▶ **TRY IT**
Write out, from the entries below, exactly the lines that run between the lines holding "set_clock_uncertainty 0.1 [all_clocks]" and "localparam logic [1:0] REQ_CPU_WRITE = 2'd1;", inclusive, and stop there.
┄┄┄┄┄┄
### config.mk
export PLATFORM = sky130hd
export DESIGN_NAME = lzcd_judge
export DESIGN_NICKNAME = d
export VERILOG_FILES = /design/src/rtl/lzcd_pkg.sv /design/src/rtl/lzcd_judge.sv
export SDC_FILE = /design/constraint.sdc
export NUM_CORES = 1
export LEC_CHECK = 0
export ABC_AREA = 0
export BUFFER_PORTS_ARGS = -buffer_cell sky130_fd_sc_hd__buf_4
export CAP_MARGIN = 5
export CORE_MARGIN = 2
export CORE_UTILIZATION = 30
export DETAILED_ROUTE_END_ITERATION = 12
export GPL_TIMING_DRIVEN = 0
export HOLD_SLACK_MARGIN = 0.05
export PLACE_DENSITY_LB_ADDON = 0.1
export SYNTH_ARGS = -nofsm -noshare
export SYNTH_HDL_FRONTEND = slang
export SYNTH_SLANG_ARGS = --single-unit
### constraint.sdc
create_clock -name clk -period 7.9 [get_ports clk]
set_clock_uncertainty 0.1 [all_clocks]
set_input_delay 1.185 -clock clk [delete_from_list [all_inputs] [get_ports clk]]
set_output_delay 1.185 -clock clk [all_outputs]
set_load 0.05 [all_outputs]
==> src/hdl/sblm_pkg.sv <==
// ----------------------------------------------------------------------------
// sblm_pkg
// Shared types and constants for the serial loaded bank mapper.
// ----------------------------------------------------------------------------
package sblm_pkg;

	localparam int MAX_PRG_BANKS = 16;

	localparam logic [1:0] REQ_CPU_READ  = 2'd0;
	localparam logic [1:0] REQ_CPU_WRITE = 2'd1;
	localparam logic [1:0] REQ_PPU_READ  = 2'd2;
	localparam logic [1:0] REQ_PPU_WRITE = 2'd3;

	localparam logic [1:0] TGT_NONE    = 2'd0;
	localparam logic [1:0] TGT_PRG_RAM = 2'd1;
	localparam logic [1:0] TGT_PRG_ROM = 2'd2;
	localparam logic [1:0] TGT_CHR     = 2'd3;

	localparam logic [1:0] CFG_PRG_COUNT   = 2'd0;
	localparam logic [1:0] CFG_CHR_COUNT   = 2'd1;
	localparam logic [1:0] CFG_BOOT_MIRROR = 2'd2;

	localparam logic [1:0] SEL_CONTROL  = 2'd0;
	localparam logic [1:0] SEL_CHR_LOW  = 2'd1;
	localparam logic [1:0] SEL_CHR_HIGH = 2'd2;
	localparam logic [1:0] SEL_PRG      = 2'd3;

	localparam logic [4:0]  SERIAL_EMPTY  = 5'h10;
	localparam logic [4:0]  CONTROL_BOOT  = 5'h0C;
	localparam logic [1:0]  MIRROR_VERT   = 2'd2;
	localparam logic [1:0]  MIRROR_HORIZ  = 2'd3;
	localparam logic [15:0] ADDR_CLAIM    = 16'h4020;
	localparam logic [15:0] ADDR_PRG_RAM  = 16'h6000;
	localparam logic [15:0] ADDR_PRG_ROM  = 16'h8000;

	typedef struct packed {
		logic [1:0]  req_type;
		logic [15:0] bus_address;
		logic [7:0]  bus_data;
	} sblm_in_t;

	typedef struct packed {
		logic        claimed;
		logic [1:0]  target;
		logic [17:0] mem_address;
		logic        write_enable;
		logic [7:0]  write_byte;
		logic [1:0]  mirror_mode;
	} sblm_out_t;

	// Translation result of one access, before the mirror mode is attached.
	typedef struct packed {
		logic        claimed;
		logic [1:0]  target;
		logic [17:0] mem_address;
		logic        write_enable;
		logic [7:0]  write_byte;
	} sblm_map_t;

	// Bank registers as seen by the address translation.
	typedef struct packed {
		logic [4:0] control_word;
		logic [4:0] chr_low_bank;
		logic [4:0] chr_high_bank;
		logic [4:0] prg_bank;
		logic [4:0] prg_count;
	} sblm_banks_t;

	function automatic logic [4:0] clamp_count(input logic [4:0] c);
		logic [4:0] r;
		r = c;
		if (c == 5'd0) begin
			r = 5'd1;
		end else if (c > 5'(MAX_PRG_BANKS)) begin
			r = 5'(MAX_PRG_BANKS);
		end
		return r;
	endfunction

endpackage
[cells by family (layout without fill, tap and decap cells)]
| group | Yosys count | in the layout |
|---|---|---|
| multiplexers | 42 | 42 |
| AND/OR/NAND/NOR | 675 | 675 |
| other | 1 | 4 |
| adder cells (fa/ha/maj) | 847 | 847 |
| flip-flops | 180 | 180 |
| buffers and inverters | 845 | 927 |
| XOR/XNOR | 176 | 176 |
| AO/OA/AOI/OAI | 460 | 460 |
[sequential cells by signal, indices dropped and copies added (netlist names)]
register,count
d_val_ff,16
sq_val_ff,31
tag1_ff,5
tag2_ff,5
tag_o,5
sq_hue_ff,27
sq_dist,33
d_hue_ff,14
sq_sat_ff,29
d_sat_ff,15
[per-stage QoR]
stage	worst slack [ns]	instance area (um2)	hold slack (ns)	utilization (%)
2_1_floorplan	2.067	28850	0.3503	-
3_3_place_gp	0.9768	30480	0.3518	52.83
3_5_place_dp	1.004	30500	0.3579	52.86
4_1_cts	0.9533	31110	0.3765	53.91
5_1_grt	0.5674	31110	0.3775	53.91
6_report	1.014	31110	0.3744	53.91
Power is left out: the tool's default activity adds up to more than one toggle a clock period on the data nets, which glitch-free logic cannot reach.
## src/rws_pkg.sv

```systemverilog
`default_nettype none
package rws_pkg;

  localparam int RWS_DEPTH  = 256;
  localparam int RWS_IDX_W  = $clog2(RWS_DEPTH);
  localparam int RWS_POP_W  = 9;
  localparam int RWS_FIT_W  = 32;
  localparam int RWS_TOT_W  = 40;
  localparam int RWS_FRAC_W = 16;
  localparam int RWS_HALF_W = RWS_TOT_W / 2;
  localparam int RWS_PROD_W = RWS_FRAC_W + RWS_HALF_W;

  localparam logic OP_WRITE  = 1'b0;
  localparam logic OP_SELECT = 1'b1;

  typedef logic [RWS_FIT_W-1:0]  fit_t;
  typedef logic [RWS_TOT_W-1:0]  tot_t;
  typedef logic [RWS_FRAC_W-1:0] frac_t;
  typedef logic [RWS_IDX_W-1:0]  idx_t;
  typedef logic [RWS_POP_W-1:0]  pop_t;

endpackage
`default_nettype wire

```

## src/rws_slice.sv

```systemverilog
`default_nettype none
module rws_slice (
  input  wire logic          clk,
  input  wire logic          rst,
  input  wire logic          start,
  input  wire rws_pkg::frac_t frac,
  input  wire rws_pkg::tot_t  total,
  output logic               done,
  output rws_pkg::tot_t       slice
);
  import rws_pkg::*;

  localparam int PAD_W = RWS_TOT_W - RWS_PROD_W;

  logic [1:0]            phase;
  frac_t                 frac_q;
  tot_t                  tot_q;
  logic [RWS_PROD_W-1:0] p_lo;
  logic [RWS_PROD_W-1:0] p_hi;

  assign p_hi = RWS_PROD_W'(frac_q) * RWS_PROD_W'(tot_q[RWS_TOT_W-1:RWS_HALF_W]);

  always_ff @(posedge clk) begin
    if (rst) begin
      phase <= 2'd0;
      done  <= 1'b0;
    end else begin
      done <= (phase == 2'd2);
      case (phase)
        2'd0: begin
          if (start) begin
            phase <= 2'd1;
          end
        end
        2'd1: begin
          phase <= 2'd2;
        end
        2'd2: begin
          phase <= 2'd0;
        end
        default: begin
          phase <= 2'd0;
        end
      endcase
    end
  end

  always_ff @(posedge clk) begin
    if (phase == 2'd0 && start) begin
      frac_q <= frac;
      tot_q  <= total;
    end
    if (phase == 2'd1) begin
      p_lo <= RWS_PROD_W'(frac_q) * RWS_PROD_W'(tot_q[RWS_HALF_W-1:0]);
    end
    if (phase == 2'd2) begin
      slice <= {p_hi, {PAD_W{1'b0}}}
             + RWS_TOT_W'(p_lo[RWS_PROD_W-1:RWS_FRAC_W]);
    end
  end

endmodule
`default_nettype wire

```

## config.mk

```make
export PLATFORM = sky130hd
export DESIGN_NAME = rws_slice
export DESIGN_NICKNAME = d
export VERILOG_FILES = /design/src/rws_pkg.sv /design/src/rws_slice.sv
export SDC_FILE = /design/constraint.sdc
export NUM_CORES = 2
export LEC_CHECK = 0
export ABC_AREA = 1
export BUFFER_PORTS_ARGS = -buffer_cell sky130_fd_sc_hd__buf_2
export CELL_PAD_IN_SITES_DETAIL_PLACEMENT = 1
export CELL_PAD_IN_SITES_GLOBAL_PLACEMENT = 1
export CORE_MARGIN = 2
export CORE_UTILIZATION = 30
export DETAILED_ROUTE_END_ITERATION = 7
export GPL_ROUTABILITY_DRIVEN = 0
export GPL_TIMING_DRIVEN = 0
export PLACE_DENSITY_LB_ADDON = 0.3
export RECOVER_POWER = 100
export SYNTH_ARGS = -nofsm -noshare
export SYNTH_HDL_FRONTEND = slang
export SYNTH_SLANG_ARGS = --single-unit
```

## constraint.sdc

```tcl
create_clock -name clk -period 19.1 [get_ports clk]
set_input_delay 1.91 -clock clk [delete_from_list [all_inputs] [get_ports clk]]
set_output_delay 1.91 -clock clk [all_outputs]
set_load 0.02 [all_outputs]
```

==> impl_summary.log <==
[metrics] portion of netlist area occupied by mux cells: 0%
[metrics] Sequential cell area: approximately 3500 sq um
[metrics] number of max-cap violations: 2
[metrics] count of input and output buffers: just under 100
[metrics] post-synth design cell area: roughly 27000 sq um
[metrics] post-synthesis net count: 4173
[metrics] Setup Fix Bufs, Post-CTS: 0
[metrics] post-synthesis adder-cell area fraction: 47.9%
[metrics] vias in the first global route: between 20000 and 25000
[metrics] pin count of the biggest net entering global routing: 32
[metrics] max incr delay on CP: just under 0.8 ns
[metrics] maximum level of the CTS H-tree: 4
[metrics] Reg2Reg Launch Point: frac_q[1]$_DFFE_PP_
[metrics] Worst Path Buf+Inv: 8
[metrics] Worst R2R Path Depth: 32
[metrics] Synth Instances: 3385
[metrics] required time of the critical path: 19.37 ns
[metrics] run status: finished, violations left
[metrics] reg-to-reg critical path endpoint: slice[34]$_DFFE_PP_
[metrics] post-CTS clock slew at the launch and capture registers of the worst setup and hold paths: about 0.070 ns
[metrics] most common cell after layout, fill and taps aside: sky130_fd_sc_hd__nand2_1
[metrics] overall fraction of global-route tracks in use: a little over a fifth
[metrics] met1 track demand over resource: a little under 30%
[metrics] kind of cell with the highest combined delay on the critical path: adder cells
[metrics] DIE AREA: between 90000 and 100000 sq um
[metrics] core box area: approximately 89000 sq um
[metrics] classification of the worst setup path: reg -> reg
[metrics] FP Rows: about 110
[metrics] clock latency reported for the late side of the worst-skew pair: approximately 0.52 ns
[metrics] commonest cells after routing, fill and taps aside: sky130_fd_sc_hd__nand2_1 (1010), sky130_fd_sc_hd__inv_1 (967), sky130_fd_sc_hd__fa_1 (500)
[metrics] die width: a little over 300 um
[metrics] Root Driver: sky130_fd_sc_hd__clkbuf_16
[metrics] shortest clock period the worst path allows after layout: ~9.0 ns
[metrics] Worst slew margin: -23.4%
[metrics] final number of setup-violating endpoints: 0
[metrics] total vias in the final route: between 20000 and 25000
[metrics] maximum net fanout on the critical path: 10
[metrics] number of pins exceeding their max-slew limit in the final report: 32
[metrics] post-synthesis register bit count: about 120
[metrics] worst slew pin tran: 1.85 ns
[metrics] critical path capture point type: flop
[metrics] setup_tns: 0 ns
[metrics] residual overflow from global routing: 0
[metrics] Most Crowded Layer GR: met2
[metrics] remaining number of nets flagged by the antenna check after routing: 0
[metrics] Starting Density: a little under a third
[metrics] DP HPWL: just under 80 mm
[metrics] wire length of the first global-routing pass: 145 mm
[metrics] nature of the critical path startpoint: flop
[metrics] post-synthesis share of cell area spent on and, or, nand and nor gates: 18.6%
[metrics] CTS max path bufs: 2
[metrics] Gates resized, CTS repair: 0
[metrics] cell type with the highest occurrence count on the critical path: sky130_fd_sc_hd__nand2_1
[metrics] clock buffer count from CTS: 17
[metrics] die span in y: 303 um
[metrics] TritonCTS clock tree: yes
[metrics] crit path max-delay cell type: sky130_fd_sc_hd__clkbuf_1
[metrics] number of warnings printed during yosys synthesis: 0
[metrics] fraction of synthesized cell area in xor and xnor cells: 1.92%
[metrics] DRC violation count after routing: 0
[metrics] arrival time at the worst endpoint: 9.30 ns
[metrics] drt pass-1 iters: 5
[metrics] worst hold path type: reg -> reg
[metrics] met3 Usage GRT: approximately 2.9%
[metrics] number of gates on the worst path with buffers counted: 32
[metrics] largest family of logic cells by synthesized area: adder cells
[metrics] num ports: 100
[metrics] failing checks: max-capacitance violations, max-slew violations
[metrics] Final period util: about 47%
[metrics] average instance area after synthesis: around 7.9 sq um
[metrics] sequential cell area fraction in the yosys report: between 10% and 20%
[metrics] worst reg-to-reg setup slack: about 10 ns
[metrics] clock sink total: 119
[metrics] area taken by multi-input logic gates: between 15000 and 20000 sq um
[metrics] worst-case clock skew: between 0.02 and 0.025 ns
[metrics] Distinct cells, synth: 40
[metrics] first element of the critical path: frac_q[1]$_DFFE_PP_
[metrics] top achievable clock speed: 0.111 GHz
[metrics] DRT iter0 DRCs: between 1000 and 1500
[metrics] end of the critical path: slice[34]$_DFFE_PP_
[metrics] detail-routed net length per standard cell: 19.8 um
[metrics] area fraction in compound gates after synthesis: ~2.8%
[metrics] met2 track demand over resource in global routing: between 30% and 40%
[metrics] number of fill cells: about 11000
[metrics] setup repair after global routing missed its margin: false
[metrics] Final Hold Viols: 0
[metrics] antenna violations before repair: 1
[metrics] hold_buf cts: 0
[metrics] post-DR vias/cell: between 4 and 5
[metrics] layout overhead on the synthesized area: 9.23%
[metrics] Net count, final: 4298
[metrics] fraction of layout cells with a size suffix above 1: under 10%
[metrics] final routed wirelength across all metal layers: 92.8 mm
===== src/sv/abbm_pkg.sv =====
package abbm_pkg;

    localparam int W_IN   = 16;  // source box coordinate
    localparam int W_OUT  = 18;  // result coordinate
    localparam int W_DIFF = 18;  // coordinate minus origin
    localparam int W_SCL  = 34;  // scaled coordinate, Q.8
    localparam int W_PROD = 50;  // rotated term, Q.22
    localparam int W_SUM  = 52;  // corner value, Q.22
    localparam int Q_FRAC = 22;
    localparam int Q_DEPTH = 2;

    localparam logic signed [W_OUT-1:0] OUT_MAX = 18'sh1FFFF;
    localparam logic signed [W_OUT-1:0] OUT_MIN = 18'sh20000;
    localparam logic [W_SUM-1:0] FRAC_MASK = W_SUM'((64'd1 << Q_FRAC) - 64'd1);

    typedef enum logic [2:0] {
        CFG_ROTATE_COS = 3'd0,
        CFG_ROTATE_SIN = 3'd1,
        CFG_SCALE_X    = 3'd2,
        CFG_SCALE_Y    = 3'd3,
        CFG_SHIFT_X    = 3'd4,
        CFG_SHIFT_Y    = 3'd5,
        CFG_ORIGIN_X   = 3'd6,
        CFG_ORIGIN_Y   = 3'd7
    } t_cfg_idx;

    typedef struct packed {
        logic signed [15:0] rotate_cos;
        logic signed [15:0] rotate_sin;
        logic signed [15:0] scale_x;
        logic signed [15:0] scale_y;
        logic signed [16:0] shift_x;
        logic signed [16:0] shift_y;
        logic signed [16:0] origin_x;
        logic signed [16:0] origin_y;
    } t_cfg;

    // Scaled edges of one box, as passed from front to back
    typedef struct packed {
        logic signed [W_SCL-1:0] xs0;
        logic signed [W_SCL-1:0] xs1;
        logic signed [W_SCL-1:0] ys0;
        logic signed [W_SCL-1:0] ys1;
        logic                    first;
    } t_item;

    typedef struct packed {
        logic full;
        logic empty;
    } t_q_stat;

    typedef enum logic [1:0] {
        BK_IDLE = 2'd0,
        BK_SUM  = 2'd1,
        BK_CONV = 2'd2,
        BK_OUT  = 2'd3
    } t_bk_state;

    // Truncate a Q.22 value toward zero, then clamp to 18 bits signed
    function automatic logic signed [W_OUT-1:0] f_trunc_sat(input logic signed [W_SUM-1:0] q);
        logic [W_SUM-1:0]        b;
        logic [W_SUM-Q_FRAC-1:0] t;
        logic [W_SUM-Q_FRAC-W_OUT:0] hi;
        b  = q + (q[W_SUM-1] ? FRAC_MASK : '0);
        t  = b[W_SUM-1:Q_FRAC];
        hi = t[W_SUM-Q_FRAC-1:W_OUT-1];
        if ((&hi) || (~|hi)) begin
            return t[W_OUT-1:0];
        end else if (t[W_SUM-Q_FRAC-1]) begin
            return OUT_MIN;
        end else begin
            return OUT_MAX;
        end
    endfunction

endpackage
┄┄┄┄┄┄
▶ **RESULT BELOW**
set_clock_uncertainty 0.1 [all_clocks]
set_input_delay 1.185 -clock clk [delete_from_list [all_inputs] [get_ports clk]]
set_output_delay 1.185 -clock clk [all_outputs]
set_load 0.05 [all_outputs]
==> src/hdl/sblm_pkg.sv <==
// ----------------------------------------------------------------------------
// sblm_pkg
// Shared types and constants for the serial loaded bank mapper.
// ----------------------------------------------------------------------------
package sblm_pkg;

	localparam int MAX_PRG_BANKS = 16;

	localparam logic [1:0] REQ_CPU_READ  = 2'd0;
	localparam logic [1:0] REQ_CPU_WRITE = 2'd1;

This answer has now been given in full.